Benditas las redes sociales. Malditas ellas.
Salgo a la calle y veo manifestaciones de amor y actos de bondad, sí. Pero también veo mucho odio. Contenido las más de las veces porque es impopular, claro, pero odio al fin y al cabo.
Lo veo en la cola del supermercado, del aeropuerto, del metro, del cine, del SEPE, de la Seguridad Social... En los atascos, en los bares, en las manifestaciones, en las paradas de autobús y de taxi. En las estaciones de tren, en los centros de enseñanza, en los campos de fútbol y de cualquier puto deporte. También en las salas de espera de los centros de salud, de los bufetes de abogados, de los hospitales, de urgencias, de las comisarías...
Lo traen a mi casa las ondas de frecuencia y amplitud modulada. Lo veo en la televisión, en el debate del estado de la nación y en cualquier jodido debate que se precie.
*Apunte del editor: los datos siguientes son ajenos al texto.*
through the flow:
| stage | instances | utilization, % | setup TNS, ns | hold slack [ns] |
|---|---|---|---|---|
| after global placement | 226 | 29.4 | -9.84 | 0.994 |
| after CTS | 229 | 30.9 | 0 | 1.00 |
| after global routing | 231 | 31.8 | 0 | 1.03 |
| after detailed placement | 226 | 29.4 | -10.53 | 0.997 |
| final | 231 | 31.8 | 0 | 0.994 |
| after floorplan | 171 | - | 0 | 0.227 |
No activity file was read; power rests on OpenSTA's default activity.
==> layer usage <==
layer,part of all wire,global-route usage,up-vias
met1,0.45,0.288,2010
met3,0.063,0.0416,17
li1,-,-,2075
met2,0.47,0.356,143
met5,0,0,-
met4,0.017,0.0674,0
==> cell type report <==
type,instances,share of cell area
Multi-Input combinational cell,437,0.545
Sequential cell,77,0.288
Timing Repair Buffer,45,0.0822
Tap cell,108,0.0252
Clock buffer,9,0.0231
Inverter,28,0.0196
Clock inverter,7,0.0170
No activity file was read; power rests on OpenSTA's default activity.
Dentro y fuera de las puertas de los ayuntamientos, de los tribunales, de las Cortes Generales, y cómo no, de la puta iglesia.
Aun estando en todas parte a todas horas, siempre hay quienes niegan haberlo sentido. Quizá así se sienten mejores y creen que su mierda huele mejor. Pero hace tiempo estamos en ese punto, extremo y delicado, en que cualquier persona en un día cualquiera cede a su odio por un estímulo impersonal e impredecible, y lo convierte en ira.
Estamos en el escenario propicio para ello. Solo se trata de que el devenir cotidiano de cada individuo, active los resortes adecuados en el momento preciso, para que alguien sea la chispa capaz de arrasar un extenso trigal, la gota que desborda un río asesino.